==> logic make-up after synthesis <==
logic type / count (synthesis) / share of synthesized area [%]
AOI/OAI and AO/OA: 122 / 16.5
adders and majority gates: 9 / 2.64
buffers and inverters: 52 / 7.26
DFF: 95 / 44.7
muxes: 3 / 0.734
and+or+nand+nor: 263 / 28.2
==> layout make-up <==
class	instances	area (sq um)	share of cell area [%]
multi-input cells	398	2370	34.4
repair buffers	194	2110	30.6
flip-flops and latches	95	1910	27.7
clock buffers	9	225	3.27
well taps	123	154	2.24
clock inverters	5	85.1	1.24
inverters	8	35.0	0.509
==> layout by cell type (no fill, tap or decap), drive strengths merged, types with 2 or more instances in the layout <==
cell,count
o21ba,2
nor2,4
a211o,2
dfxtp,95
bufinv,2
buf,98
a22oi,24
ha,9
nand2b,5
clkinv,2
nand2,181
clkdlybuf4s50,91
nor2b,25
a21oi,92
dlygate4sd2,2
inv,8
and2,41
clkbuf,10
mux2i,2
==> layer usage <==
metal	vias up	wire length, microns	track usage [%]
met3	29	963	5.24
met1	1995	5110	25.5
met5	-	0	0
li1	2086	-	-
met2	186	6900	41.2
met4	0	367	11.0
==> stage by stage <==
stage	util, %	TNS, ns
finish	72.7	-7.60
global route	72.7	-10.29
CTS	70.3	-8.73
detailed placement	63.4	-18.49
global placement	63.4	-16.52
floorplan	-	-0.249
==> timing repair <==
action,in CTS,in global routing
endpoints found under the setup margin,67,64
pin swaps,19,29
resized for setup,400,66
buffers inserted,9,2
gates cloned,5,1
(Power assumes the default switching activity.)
[config.mk]
export PLATFORM = sky130hd
export DESIGN_NAME = cacheline_arbiter
export DESIGN_NICKNAME = d
export VERILOG_FILES = /design/src/rtl/cacheline_arbiter_pkg.sv /design/src/rtl/cacheline_read_tracker.sv /design/src/rtl/cacheline_arbiter.sv
export SDC_FILE = /design/constraint.sdc
export NUM_CORES = 1
export LEC_CHECK = 0
export ABC_AREA = 1
export BUFFER_PORTS_ARGS = -buffer_cell sky130_fd_sc_hd__clkbuf_2
export CAP_MARGIN = 30
export CORE_AREA = 2 2 672 674
export CTS_BUF_LIST = sky130_fd_sc_hd__clkbuf_4 sky130_fd_sc_hd__clkbuf_8 sky130_fd_sc_hd__clkbuf_16
export CTS_CLUSTER_SIZE = 8
export DETAILED_ROUTE_END_ITERATION = 8
export DIE_AREA = 0 0 674 676
export MAX_ROUTING_LAYER = met4
export PLACE_DENSITY_LB_ADDON = 0.3
export SYNTH_ARGS = -nofsm -noshare
export SYNTH_HDL_FRONTEND = slang
export SYNTH_HIERARCHICAL = 1
export SYNTH_SLANG_ARGS = --single-unit
[constraint.sdc]
create_clock -name clk -period 9.15 [get_ports clk]
set_input_delay 0 -clock clk [delete_from_list [all_inputs] [get_ports clk]]
set_output_delay 0 -clock clk [all_outputs]
set_load 0.03 [all_outputs]
[src/rtl/cacheline_arbiter_pkg.sv]
// Shared types for the cacheline arbiter: requester ownership tags and FSM states.
package cacheline_arbiter_pkg;

    localparam int ADDR_W = 32;
    localparam int DATA_W = 256;

    typedef enum logic {
        OWNER_I = 1'b0,
        OWNER_D = 1'b1
    } owner_e;

    typedef enum logic [1:0] {
        IDLE   = 2'd0,
        HOLD_I = 2'd1,
        HOLD_D = 2'd2
    } state_e;

endpackage

[src/rtl/cacheline_read_tracker.sv]
// Outstanding-read table: lowest-free allocation, full flag, address collision
// checks for both requesters, and response match/free.
module cacheline_read_tracker
    import cacheline_arbiter_pkg::*;
#(
    parameter int DEPTH = 4
) (
    input  logic              clk,
    input  logic              rst_n,
    input  logic              alloc,
    input  logic [ADDR_W-1:0] alloc_addr,
    input  owner_e            alloc_owner,
    input  logic [ADDR_W-1:0] check_i_addr,
    input  logic [ADDR_W-1:0] check_d_addr,
    output logic              full,
    output logic              collide_i,
    output logic              collide_d,
    input  logic              rsp_valid,
    input  logic [ADDR_W-1:0] rsp_addr,
    output logic              hit,
    output owner_e            hit_owner
);

    logic [DEPTH-1:0]  valid;
    logic [ADDR_W-1:0] addr_q [DEPTH];
    owner_e            owner_q [DEPTH];

    logic [DEPTH-1:0]  free_onehot;
    logic [DEPTH-1:0]  match;

    // Lowest clear bit of valid. Built from the current valid vector, so a slot
    // being freed this cycle is never handed out in the same cycle.
    assign free_onehot = ~valid & (valid + DEPTH'(1));
    assign full        = &valid;

    always_comb begin
        collide_i = 1'b0;
        collide_d = 1'b0;
        match     = '0;
        hit_owner = OWNER_I;
        for (int k = 0; k < DEPTH; k++) begin
            if (valid[k] && (addr_q[k] == check_i_addr)) collide_i = 1'b1;
            if (valid[k] && (addr_q[k] == check_d_addr)) collide_d = 1'b1;
            match[k] = valid[k] && (addr_q[k] == rsp_addr);
        end
        for (int k = DEPTH - 1; k >= 0; k--) begin
            if (match[k]) hit_owner = owner_q[k];
        end
    end

    assign hit = rsp_valid && (|match);

    always_ff @(posedge clk) begin
        if (!rst_n) begin
            valid <= '0;
        end else begin
            for (int k = 0; k < DEPTH; k++) begin
                if (rsp_valid && match[k]) valid[k] <= 1'b0;
                if (alloc && free_onehot[k]) valid[k] <= 1'b1;
            end
        end
    end

    always_ff @(posedge clk) begin
        for (int k = 0; k < DEPTH; k++) begin
            if (alloc && free_onehot[k]) begin
                addr_q[k]  <= alloc_addr;
                owner_q[k] <= alloc_owner;
            end
        end
    end

endmodule

[src/rtl/cacheline_arbiter.sv]
// Round-robin arbiter sharing one downstream cacheline port between the
// instruction and data caches, with out-of-order response steering.
module cacheline_arbiter
    import cacheline_arbiter_pkg::*;
#(
    parameter int DEPTH = 4
) (
    input  logic              clk,
    input  logic              rst_n,

    input  logic [ADDR_W-1:0] icache_addr,
    input  logic              icache_read,
    input  logic              icache_write,
    input  logic [DATA_W-1:0] icache_wdata,
    output logic              icache_ready,
    output logic [ADDR_W-1:0] icache_raddr,
    output logic [DATA_W-1:0] icache_rdata,
    output logic              icache_rvalid,

    input  logic [ADDR_W-1:0] dcache_addr,
    input  logic              dcache_read,
    input  logic              dcache_write,
    input  logic [DATA_W-1:0] dcache_wdata,
    output logic              dcache_ready,
    output logic [ADDR_W-1:0] dcache_raddr,
    output logic [DATA_W-1:0] dcache_rdata,
    output logic              dcache_rvalid,

    output logic [ADDR_W-1:0] dfp_addr,
    output logic              dfp_read,
    output logic              dfp_write,
    output logic [DATA_W-1:0] dfp_wdata,
    input  logic              dfp_ready,
    input  logic [ADDR_W-1:0] dfp_raddr,
    input  logic [DATA_W-1:0] dfp_rdata,
    input  logic              dfp_rvalid,

    output logic              err
);

    // state  | meaning
    // IDLE   | arbitrate each cycle; acceptance in the same cycle stays here
    // HOLD_I | icache grant locked until dfp_ready
    // HOLD_D | dcache grant locked until dfp_ready (covers multi-beat writes)

    state_e state, state_next;
    owner_e last, last_next;
    logic   grant_i, grant_d;
    logic   i_elig, d_elig;
    logic   full, collide_i, collide_d;
    logic   hit;
    owner_e hit_owner;
    logic   err_q;

    // The icache is read-only; its write channel is deliberately dropped.
    logic unused_icache;
    assign unused_icache = ^{icache_write, icache_wdata};

    cacheline_read_tracker #(
        .DEPTH (DEPTH)
    ) u_tracker (
        .clk          (clk),
        .rst_n        (rst_n),
        .alloc        (dfp_read && dfp_ready),
        .alloc_addr   (dfp_addr),
        .alloc_owner  (grant_d ? OWNER_D : OWNER_I),
        .check_i_addr (icache_addr),
        .check_d_addr (dcache_addr),
        .full         (full),
        .collide_i    (collide_i),
        .collide_d    (collide_d),
        .rsp_valid    (dfp_rvalid),
        .rsp_addr     (dfp_raddr),
        .hit          (hit),
        .hit_owner    (hit_owner)
    );

    assign i_elig = icache_read && !full && !collide_i;
    assign d_elig = dcache_write || (dcache_read && !full && !collide_d);

    always_ff @(posedge clk) begin
        if (!rst_n) begin
            state <= IDLE;
            last  <= OWNER_D;
            err_q <= 1'b0;
        end else begin
            state <= state_next;
            last  <= last_next;
            if (dfp_rvalid && !hit) err_q <= 1'b1;
        end
    end

    always_comb begin
        state_next = state;
        last_next  = last;
        grant_i    = 1'b0;
        grant_d    = 1'b0;
        case (state)
            IDLE: begin
                if (i_elig && d_elig) begin
                    if (last == OWNER_D) grant_i = 1'b1;
                    else                 grant_d = 1'b1;
                end else if (i_elig) begin
                    grant_i = 1'b1;
                end else if (d_elig) begin
                    grant_d = 1'b1;
                end
                if (dfp_ready) begin
                    if (grant_i) last_next = OWNER_I;
                    if (grant_d) last_next = OWNER_D;
                end else if (grant_i) begin
                    state_next = HOLD_I;
                end else if (grant_d) begin
                    state_next = HOLD_D;
                end
            end
            HOLD_I: begin
                grant_i = 1'b1;
                if (dfp_ready) begin
                    state_next = IDLE;
                    last_next  = OWNER_I;
                end
            end
            HOLD_D: begin
                grant_d = 1'b1;
                if (dfp_ready) begin
                    state_next = IDLE;
                    last_next  = OWNER_D;
                end
            end
            default: state_next = IDLE;
        endcase
        // Keep every downstream and handshake output quiet while reset is held.
        if (!rst_n) begin
            grant_i = 1'b0;
            grant_d = 1'b0;
        end
    end

    always_comb begin
        dfp_addr  = '0;
        dfp_read  = 1'b0;
        dfp_write = 1'b0;
        dfp_wdata = '0;
        if (grant_i) begin
            dfp_addr = icache_addr;
            dfp_read = icache_read;
        end else if (grant_d) begin
            dfp_addr  = dcache_addr;
            dfp_read  = dcache_read;
            dfp_write = dcache_write;
            dfp_wdata = dcache_wdata;
        end
    end

    assign icache_ready = grant_i && dfp_ready;
    assign dcache_ready = grant_d && dfp_ready;

    assign icache_rvalid = rst_n && hit && (hit_owner == OWNER_I);
    assign dcache_rvalid = rst_n && hit && (hit_owner == OWNER_D);
    assign icache_raddr  = dfp_raddr;
    assign icache_rdata  = dfp_rdata;
    assign dcache_raddr  = dfp_raddr;
    assign dcache_rdata  = dfp_rdata;

    assign err = err_q;

endmodule
<file path="config.mk">
export PLATFORM = sky130hd
export DESIGN_NAME = cdr_gear_ctrl
export DESIGN_NICKNAME = d
export VERILOG_FILES = /design/src/rtl/cdr_pkg.sv /design/src/rtl/cdr_win_acc.sv /design/src/rtl/cdr_gear_ctrl.sv
export SDC_FILE = /design/constraint.sdc
export NUM_CORES = 1
export LEC_CHECK = 0
export CAP_MARGIN = 25
export CORE_UTILIZATION = 53
export CTS_CLUSTER_SIZE = 20
export DETAILED_ROUTE_END_ITERATION = 10
export PLACE_DENSITY = 0.78
export SLEW_MARGIN = 20
export SYNTH_ARGS = -nofsm -noshare
export SYNTH_HDL_FRONTEND = slang
export SYNTH_SLANG_ARGS = --single-unit
</file>
<file path="constraint.sdc">
create_clock -name CLK -period 4.7 [get_ports CLK]
set_input_delay 1.41 -clock CLK [delete_from_list [all_inputs] [get_ports CLK]]
set_output_delay 1.41 -clock CLK [all_outputs]
set_load 0.05 [all_outputs]
</file>
**src/rtl/matrix_pkg.sv**
```systemverilog
// matrix_pkg: shared constants, FSM states and address helpers for the matrix slot manager
package matrix_pkg;
  localparam int NUM_SLOTS = 8;
  localparam int SLOT_WORDS = 25;
  localparam int DIM_W = 3;
  localparam int AGE_W = 3;
  localparam int SLOT_W = 3;
  localparam logic [DIM_W-1:0] MAX_DIM = 3'd5;
  localparam logic [3:0] MAX_PER_DIM = 4'd2;
  localparam logic [SLOT_W-1:0] LAST = SLOT_W'(NUM_SLOTS - 1);
  typedef enum logic [2:0] {IDLE, ALLOC_SCAN, ALLOC_GRANT, PENDING, LOOK_SCAN, LOOK_DONE} state_t;
  function automatic logic [7:0] slot_base(input logic [SLOT_W-1:0] s);
    return {1'b0, s, 4'b0} + {2'b0, s, 3'b0} + {5'b0, s};
  endfunction
  function automatic logic [NUM_SLOTS-1:0][AGE_W-1:0] init_ages();
    for (int j = 0; j < NUM_SLOTS; j++) init_ages[j] = AGE_W'(j);
  endfunction
endpackage

```
**src/rtl/slot_age_tracker.sv**
```systemverilog
// slot_age_tracker: age permutation per slot, promoting a committed slot to newest
module slot_age_tracker
  import matrix_pkg::*;
(
  input  logic                            clk,
  input  logic                            rst_n,
  input  logic                            clr,
  input  logic                            promote,
  input  logic [SLOT_W-1:0]               slot,
  output logic [NUM_SLOTS-1:0][AGE_W-1:0] age
);
  always_ff @(posedge clk or negedge rst_n)
    if (!rst_n) age <= init_ages();
    else if (clr) age <= init_ages();
    else if (promote)
      for (int j = 0; j < NUM_SLOTS; j++)
        age[j] <= SLOT_W'(j) == slot ? '0 : age[j] < age[slot] ? age[j] + 1'b1 : age[j];
endmodule

```
**src/rtl/matrix_slot_manager.sv**
```systemverilog
// matrix_slot_manager: matrix RAM slot allocator and (m,n,idx) lookup; SLOT_CLEAR_EN adds clear_all
module matrix_slot_manager
  import matrix_pkg::*;
(
  input  logic              clk,
  input  logic              rst_n,
`ifdef SLOT_CLEAR_EN
  input  logic              clear_all,
`endif
  input  logic              alloc_req,
  input  logic [DIM_W-1:0]  alloc_m,
  input  logic [DIM_W-1:0]  alloc_n,
  output logic              alloc_ack,
  output logic [7:0]        alloc_base,
  output logic [SLOT_W-1:0] alloc_slot,
  output logic              alloc_err,
  input  logic              commit,
  input  logic              abort,
  input  logic              lookup_req,
  input  logic [DIM_W-1:0]  lookup_m,
  input  logic [DIM_W-1:0]  lookup_n,
  input  logic [1:0]        lookup_idx,
  output logic              lookup_done,
  output logic              lookup_hit,
  output logic [7:0]        lookup_base,
  output logic [1:0]        dim_count,
  output logic [3:0]        total_valid,
  output logic              busy
);
  state_t state, ret;
  logic [NUM_SLOTS-1:0] valid;
  logic [NUM_SLOTS-1:0][DIM_W-1:0] sm, sn;
  logic [NUM_SLOTS-1:0][AGE_W-1:0] age;
  logic [DIM_W-1:0] am, an, lm, ln;
  logic [1:0] li;
  logic [SLOT_W-1:0] idx, old_same, free_slot, old_all, victim;
  logic [AGE_W-1:0] old_same_age;
  logic [3:0] cnt;
  logic [2:0] rank;
  logic [7:0] lk_base;
  logic has_free, lk_hit, clr, promote, look_go, dims_bad, a_same, l_match, l_sel;
`ifdef SLOT_CLEAR_EN
  assign clr = clear_all && (state == IDLE || state == PENDING);
`else
  assign clr = 1'b0;
`endif
  assign dims_bad = alloc_m == '0 || alloc_m > MAX_DIM || alloc_n == '0 || alloc_n > MAX_DIM;
  assign a_same = valid[idx] && sm[idx] == am && sn[idx] == an;
  assign l_match = valid[idx] && sm[idx] == lm && sn[idx] == ln;
  assign l_sel = l_match && rank == {1'b0, li};
  assign victim = cnt >= MAX_PER_DIM ? old_same : has_free ? free_slot : old_all;
  assign promote = !clr && state == PENDING && commit && !abort;
  assign look_go = !clr && lookup_req && ((state == IDLE && !alloc_req) || (state == PENDING && !commit && !abort));
  assign total_valid = 4'($countones(valid));
  assign busy = state != IDLE && state != PENDING;
  always_comb begin
    rank = '0;
    for (int j = 0; j < NUM_SLOTS; j++)
      rank += (valid[j] && sm[j] == lm && sn[j] == ln && age[j] < age[idx]) ? 3'd1 : 3'd0;
  end
  slot_age_tracker u_age (
    .clk(clk), .rst_n(rst_n), .clr(clr), .promote(promote), .slot(alloc_slot), .age(age)
  );
  always_ff @(posedge clk or negedge rst_n)
    if (!rst_n) begin
      state <= IDLE;
      ret <= IDLE;
      valid <= '0;
      sm <= '0;
      sn <= '0;
      {am, an, lm, ln, li, idx, cnt} <= '0;
      {old_same, old_same_age, free_slot, old_all, has_free} <= '0;
      {lk_hit, lk_base} <= '0;
      {alloc_ack, alloc_base, alloc_slot, alloc_err} <= '0;
      {lookup_done, lookup_hit, lookup_base, dim_count} <= '0;
    end else begin
      alloc_ack <= 1'b0;
      alloc_err <= 1'b0;
      lookup_done <= 1'b0;
      if (look_go) begin
        {lm, ln, li} <= {lookup_m, lookup_n, lookup_idx};
        ret <= state;
        idx <= '0;
        cnt <= '0;
        lk_hit <= 1'b0;
        lk_base <= '0;
      end
      if (clr) begin
        valid <= '0;
        state <= IDLE;
      end else
        case (state)
          IDLE:
            if (alloc_req && dims_bad) alloc_err <= 1'b1;
            else if (alloc_req) begin
              {am, an} <= {alloc_m, alloc_n};
              idx <= '0;
              cnt <= '0;
              has_free <= 1'b0;
              state <= ALLOC_SCAN;
            end else if (look_go) state <= LOOK_SCAN;
          ALLOC_SCAN: begin
            if (a_same) begin
              cnt <= cnt + 4'd1;
              if (cnt == '0 || age[idx] > old_same_age) {old_same, old_same_age} <= {idx, age[idx]};
            end
            if (!valid[idx] && !has_free) {has_free, free_slot} <= {1'b1, idx};
            if (age[idx] == LAST) old_all <= idx;
            idx <= idx + 1'b1;
            if (idx == LAST) state <= ALLOC_GRANT;
          end
          ALLOC_GRANT: begin
            alloc_ack <= 1'b1;
            alloc_slot <= victim;
            alloc_base <= slot_base(victim);
            valid[victim] <= 1'b0;
            state <= PENDING;
          end
          PENDING:
            if (abort) state <= IDLE;
            else if (commit) begin
              valid[alloc_slot] <= 1'b1;
              sm[alloc_slot] <= am;
              sn[alloc_slot] <= an;
              state <= IDLE;
            end else if (look_go) state <= LOOK_SCAN;
          LOOK_SCAN: begin
            if (l_match) cnt <= cnt + 4'd1;
            if (l_sel) {lk_hit, lk_base} <= {1'b1, slot_base(idx)};
            idx <= idx + 1'b1;
            if (idx == LAST) begin
              lookup_done <= 1'b1;
              lookup_hit <= lk_hit || l_sel;
              lookup_base <= l_sel ? slot_base(idx) : lk_base;
              dim_count <= 2'(cnt + {3'b0, l_match});
              state <= LOOK_DONE;
            end
          end
          LOOK_DONE: state <= ret;
          default: state <= IDLE;
        endcase
    end
endmodule
```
* * *
Work request:
Respond with a single number, namely how many lines of the entries contain the word "synthesis".

Response:
2